19:45:24 <arthuredelstein> Well, the nonce strategy should work. The only issue is how to get that working with the updater. Possibly the domain isolator could simply recognize the update ping URI(s) as special.
19:46:00 <mikeperry> hrm. we may need to think harder about this. we also don't want to let websites perform guard discovery attacks :/
19:46:13 <mikeperry> (see my comment on #7870)

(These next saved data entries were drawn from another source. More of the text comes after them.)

## src/rtl/tc_timer_if.sv

```systemverilog
// CPU data-bus view of the timer peripheral.
// Master is the CPU side, slave is the timer.
interface tc_timer_if;
   logic [31:0] addr;
   logic        we;
   logic [3:0]  byteen;
   logic [31:0] wdata;
   logic [31:0] rdata;
   logic        irq;

   modport master (
      output addr, we, byteen, wdata,
      input  rdata, irq
   );

   modport slave (
      input  addr, we, byteen, wdata,
      output rdata, irq
   );
endinterface

```

## src/rtl/tc_timer_dev.sv

```systemverilog
// Memory-mapped down-counting timer with CTRL, PRESET, COUNT.
// One-shot or auto-reload; level interrupt gated by CTRL.IM.
module tc_timer_dev #(
   parameter logic [31:0] BASE_ADDR = 32'h0000_7F00
) (
   input logic       clk,
   input logic       reset,
   tc_timer_if.slave bus
);

   typedef enum logic [1:0] {
      S_IDLE = 2'd0,
      S_LOAD = 2'd1,
      S_CNT  = 2'd2,
      S_INT  = 2'd3
   } state_t;

   state_t      state;
   state_t      state_nx;
   logic [3:0]  ctrl;
   logic [31:0] preset;
   logic [31:0] count;
   logic [31:0] count_nx;
   logic        irq_flag;
   logic        flag_set;
   logic        flag_clr;
   logic        en_clr;
   logic        hit;
   logic [1:0]  sel;
   logic        wr_ctrl;
   logic        wr_preset;
   logic [31:0] preset_merged;
   logic [31:0] rdata;

   assign hit       = (bus.addr[31:4] == BASE_ADDR[31:4]);
   assign sel       = bus.addr[3:2];
   assign wr_ctrl   = bus.we & hit & (sel == 2'd0);
   assign wr_preset = bus.we & hit & (sel == 2'd1);

   always_comb begin
      for (int i = 0; i < 4; i++) begin
         preset_merged[8*i +: 8] = bus.byteen[i] ?
            bus.wdata[8*i +: 8] : preset[8*i +: 8];
      end
   end

   always_comb begin
      state_nx = state;
      count_nx = count;
      flag_set = 1'b0;
      flag_clr = 1'b0;
      en_clr   = 1'b0;
      unique case (state)
         S_IDLE: begin
            if (ctrl[0]) state_nx = S_LOAD;
         end
         S_LOAD: begin
            count_nx = preset;
            state_nx = S_CNT;
         end
         S_CNT: begin
            if (!ctrl[0]) begin
               state_nx = S_IDLE;
            end else if (count > 32'd1) begin
               count_nx = count - 32'd1;
            end else begin
               count_nx = 32'd0;
               flag_set = 1'b1;
               state_nx = S_INT;
            end
         end
         S_INT: begin
            state_nx = S_IDLE;
            // MODE 1x falls back to one-shot
            if (ctrl[2:1] == 2'b01) flag_clr = 1'b1;
            else                    en_clr   = 1'b1;
         end
         default: state_nx = S_IDLE;
      endcase
   end

   always_ff @(posedge clk) begin
      if (reset) begin
         state    <= S_IDLE;
         ctrl     <= 4'd0;
         preset   <= 32'd0;
         count    <= 32'd0;
         irq_flag <= 1'b0;
      end else begin
         state <= state_nx;
         count <= count_nx;
         // a bus write to CTRL overrides the one-shot EN clear
         if (wr_ctrl) begin
            if (bus.byteen[0]) ctrl <= bus.wdata[3:0];
         end else if (en_clr) begin
            ctrl[0] <= 1'b0;
         end
         if (flag_set)                irq_flag <= 1'b1;
         else if (flag_clr | wr_ctrl) irq_flag <= 1'b0;
         if (wr_preset) preset <= preset_merged;
      end
   end

   always_comb begin
      rdata = 32'd0;
      if (hit) begin
         unique case (sel)
            2'd0:    rdata = {28'd0, ctrl};
            2'd1:    rdata = preset;
            2'd2:    rdata = count;
            default: rdata = 32'd0;
         endcase
      end
   end

   assign bus.rdata = rdata;
   assign bus.irq   = irq_flag & ctrl[3];

endmodule

```

## src/flat_wrapper.sv

```systemverilog
// flat-port wrapper written by rule: the top's interface ports become plain ports
module tc_timer_dev_flat 
#(
   parameter logic [31:0] BASE_ADDR = 32'h0000_7F00
)
  (clk, reset, bus_addr, bus_we, bus_byteen, bus_wdata, bus_rdata, bus_irq);
  tc_timer_if bus_i ();
  input logic clk;
  input logic reset;
  input wire logic [$bits(bus_i.addr)-1:0] bus_addr;
  input wire logic [$bits(bus_i.we)-1:0] bus_we;
  input wire logic [$bits(bus_i.byteen)-1:0] bus_byteen;
  input wire logic [$bits(bus_i.wdata)-1:0] bus_wdata;
  output wire logic [$bits(bus_i.rdata)-1:0] bus_rdata;
  output wire logic [$bits(bus_i.irq)-1:0] bus_irq;
  assign bus_i.addr = bus_addr;
  assign bus_i.we = bus_we;
  assign bus_i.byteen = bus_byteen;
  assign bus_i.wdata = bus_wdata;
  assign bus_rdata = bus_i.rdata;
  assign bus_irq = bus_i.irq;
  tc_timer_dev #(.BASE_ADDR(BASE_ADDR)) u_core (.clk(clk), .reset(reset), .bus(bus_i));
endmodule
```

## config.mk

```make
export PLATFORM = sky130hd
export DESIGN_NAME = tc_timer_dev_flat
export DESIGN_NICKNAME = d
export VERILOG_FILES = /design/src/rtl/tc_timer_if.sv /design/src/rtl/tc_timer_dev.sv /design/src/flat_wrapper.sv
export SDC_FILE = /design/constraint.sdc
export NUM_CORES = 1
export LEC_CHECK = 0
export ABC_CLOCK_PERIOD_IN_PS = 3100
export CORE_MARGIN = 2
export CORE_UTILIZATION = 50
export CTS_CLUSTER_SIZE = 20
export DETAILED_ROUTE_END_ITERATION = 10
export GPL_TIMING_DRIVEN = 0
export PLACE_DENSITY = 0.81
export SLEW_MARGIN = 10
export SYNTH_ARGS = -nofsm -noshare
export SYNTH_HDL_FRONTEND = slang
export SYNTH_SLANG_ARGS = --single-unit
```

## constraint.sdc

```tcl
create_clock -name clk -period 3.1 [get_ports clk]
set_clock_uncertainty 0.1 [all_clocks]
set_input_delay 0.775 -clock clk [delete_from_list [all_inputs] [get_ports clk]]
set_output_delay 0.775 -clock clk [all_outputs]
set_load 0.02 [all_outputs]
```

Word-level counts from Yosys, hierarchy flattened
Index checks and enable logic that the tools add are counted.
{"block": "op_classes", "add_sub_neg": 1, "order_cmp": 1, "eq_ne": 11, "muxes": 21, "bitwise": 5, "n_reduce_logical": 13}
{"cell": "32-bit 2-to-1 mux", "n": 3}
{"cell": "32-bit case mux with 3 select lines", "n": 1}
{"cell": "32-bit case mux with 2 select lines", "n": 1}
{"cell": "32-bit by 1-bit greater-than comparator with 1-bit output (second input constant)", "n": 1}
{"cell": "32-bit by 1-bit subtractor with 32-bit output (second input constant)", "n": 1}
{"cell": "28-bit by 11-bit equality test with 1-bit output (second input constant)", "n": 1}
{"cell": "2-bit AND reduction", "n": 8}
{"cell": "1-bit 2-to-1 mux", "n": 12}
{"cell": "2-bit case mux with 4 select lines", "n": 1}
{"cell": "2-bit by 1-bit equality test with 1-bit output (second input constant)", "n": 3}
{"cell": "2-bit equality test (second input constant)", "n": 3}
{"cell": "2-bit 2-to-1 mux", "n": 3}
{"cell": "2-bit nonzero test", "n": 3}
{"cell": "1-bit bitwise AND", "n": 4}
{"cell": "2-bit zero test", "n": 2}
{"cell": "2-bit by 1-bit inequality test with 1-bit output (second input constant)", "n": 2}
{"cell": "3-bit inequality test (second input constant)", "n": 1}
{"cell": "2-bit inequality test (second input constant)", "n": 1}
{"cell": "1-bit bitwise OR", "n": 1}
{"block": "word_totals", "register_bits": 71, "inputBits": 71, "out_inout_bits": 33}

Longest topological paths before layout
Gate-level depths: netlist of the first run.
{"block": "logic_depth", "depth_word": 6, "depth_mapped": 8}

Worst setup path after synthesis of the first run
OpenSTA, ideal clock, no wires.
{"block": "synth_path", "path_type": "input port to output port", "from": "input port bus_addr[26]", "to": "output port bus_rdata[10]", "arrival_ps": 2363, "t_required_ps": 2225, "slack_ps": -138, "cell_stages": 6, "n_path_buf": 2, "cell_sequence": "nor4b_1 nand4_1 or2_2 clkbuf_1 clkbuf_1 nor2_1"}
{"block": "synth_via", "elab_chain_cells": 2}
{"element": "from (decl)", "line_no": "flat_wrapper.sv:10", "text": "input wire logic [$bits(bus_i.addr)-1:0] bus_addr;"}
{"element": "28-bit by 11-bit equality test with 1-bit output", "line_no": "tc_timer_dev.sv:35", "text": "assign hit = (bus.addr[31:4] == BASE_ADDR[31:4]);"}
{"element": "32-bit 2-to-1 mux", "line_no": "tc_timer_dev.sv:106", "text": "if (hit) begin"}
{"element": "to (decl)", "line_no": "flat_wrapper.sv:14", "text": "output wire logic [$bits(bus_i.rdata)-1:0] bus_rdata;"}
Every way passes these cells.

Final worst setup path of the first run
{"block": "layout_path", "from": "input port bus_addr[4]", "to": "output port bus_rdata[0]"}
The elaborated chain is that of the path after synthesis.

==> qor.yml, run 1 <==
placement:
  place_inst: 759
  preCtsSetupSlack_ns: -1.28
  gp_congestion: 0.936
  place_area_mm2: 0.00561
  dp_hpwl_um: 10200
  port_buffers: 99
power:
  ir_drop_uv: 226
  p_leak_uw: 0.00206
  powerDensity_mw_per_mm2: 290
timing:
  report.final.slew_viol_count: 0
  worst_pin_slew_ns: 1.17
  setup_violations: 0
  fin_crit_sh: 0.981
  rsz0062_at_grt: "false"
  min_period_ns: 3.04
  max_freq_mhz: 329
  timing.final.ws_setup_ns: 0.0603
  hold_ws_ns: 0.427
  relSlewSlack: 0.211
  hold_viol_final: 0
finish:
  fin_cells: 780
  fin_area_mm2: 0.00601
  n_antenna_cell: 0
  syn_to_final_growth_pct: 42.0
  layout-drive-gt1-share: 0.216
  multi_input_area_mm2: 0.00294
  fin_nets: 743
  ff_latch_area_mm2: 0.00142
  nFillCells: 662
worst_setup_path:
  crit_path_start_kind: "input port"
  crit_path_end_kind: "output pin"
  r2r_end: "u_core.count[22]"
  worstRegToRegCells: 7
  critPathKind: "input port to output pin"
  cp.required_ns: 2.22
  worstPathMaxFanout: 8
  reg2reg_slack_ns: 0.14
  worstPathArrival_ns: 2.16
  reg2reg_from: "u_core.count[0]"
die:
  core_mm2: 0.00822
  initial_core_util: 0.515
  chipHeight_um: 96.0
  die_area_mm2: 0.00922
  fp-row-count: 33
  dieWidth_um: 96.0
  io_pins: 104
yosys:
  ys_top_cells_by_count: "96 x nor2_1, 71 x dfxtp_1, 45 x o21ai_0"
  syn_area_per_cell_um2: 7.63
  ys.flop_type: "dfxtp_1"
  synth_nets: 628
  synth-edff-count: 0
  ys_top_cells_by_area: "dfxtp_1 34%, mux2i_1 9.5%, nor2_1 8.5%, o21ai_0 5.3%, a22oi_1 5.0%"
  synth_top_area_frac: 0.336
  ys_types: 54
  ys_ff_latch: 71
  syn_inst: 555
  synth_area_mm2: 0.00423
  yosysTopAreaCell: "dfxtp_1"
  ys_seq_area_frac: 0.336
  yosysMostFrequentCell: "nor2_1"
  synth-async-reset-ratio: 0
  yosysWarningCount: 0
hold_path:
  min_path_cells: 2
  hp-start: "u_core.ctrl[2]"
  hold_class: "flip-flop to flip-flop"
  hold_path_end: "u_core.ctrl[2]"
clock_tree:
  clkLatencyLatePin_ns: 0.36
  cts.clk_slew.worst_paths_ns: 0.08
  clock_path_buffers: 2
  cts.root.buffer_cell: "clkbuf_8"
  h-tree-depth: 3
  tritoncts: "yes"
  clock-sinks: 71
  numCtsBuffers: 9
  cts_hold_buf: 0
routing:
  drt-total-wl_um: 15100
  routedWlPerCell_um: 19.3
  vias: 5013
  viasPerCell: 6.43
  dr.pass1.iters: 5
  drt_iter0_markers: 429
  route.detailed.drc: 0
  ant_nets: 0
status:
  status: "completed"
flow_run:
  maxCapViolations: 0
global_routing:
  grt_pass1_vias: 4754
  grt_pass1_wl_um: 22900
  grt_max_degree: 13
  grt_antenna_before_repair: 0
  grt_overflow: 0
  grt_usage: 0.321
[critical path, stage by stage]
cell             delay, ns
clkdlybuf4s15_1       0.20
nor4b_4               0.28
nand3_2               0.11
or2_4                 0.36
nor2_1                0.15
clkdlybuf4s15_2       0.28
[per-stage QoR]
step	utilization	TNS, ns	total power (uW)
3_3_place_gp	0.683	-44.86	1070
4_1_cts	0.726	0	1730
3_5_place_dp	0.683	-49.49	1070
6_report	0.732	0	1740
5_1_grt	0.732	0	1780
2_1_floorplan	-	-0.268	964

19:47:29 <mikeperry> and so we do *not* want to magically exempt https://www.torproject.org/projects/torbrowser/RecommendedTBBVersions with a new nonce, if for example, we website decides to make a ton of <script src> tags to that url
19:48:09 <arthuredelstein> Ah, very good point.
19:48:21 <mikeperry> s/we website/a website
19:48:32 <arthuredelstein> The request needs to be strictly from the TBB updater.
19:48:40 <GeKo> yes
19:49:22 <MarkSmith> I think the update service uses XMLHttpRequest for everything although I would need to double check that.
19:51:24 <MarkSmith> I wonder if the domain isolation code can somehow distinguish internal requests from those generated by web pages?
19:51:59 <mikeperry> if the updates really are from "no first party" this is perhaps not that complicated
19:52:33 <mikeperry> and the password nonce solution may work
19:53:12 <arthuredelstein> A new nonce for every "no first party" request seems like pretty good idea.
19:53:50 <mikeperry> yes, I think so
19:54:17 <arthuredelstein> Provided, as you point out, that there is no trick a web page can use to generate many such requests.
19:57:55 <mikeperry> ok, anything else to discuss?
19:58:33 <msvb-lab> If you've built TBB for alpha3 and have build stats, please document on the wiki.
19:58:44 <hotstuff> I need a large pepperoni pizza extra cheese.
19:58:57 <xk11coleco> hotstuff, I got you covered.
19:59:11 <mikeperry> yay, we made it in under an hour this time. good work everybody, and please remember to (keep) pre-typing your reports, and trying to save extended discussion for the end of the meeting
19:59:33 <MarkSmith> 1 hour is awesome!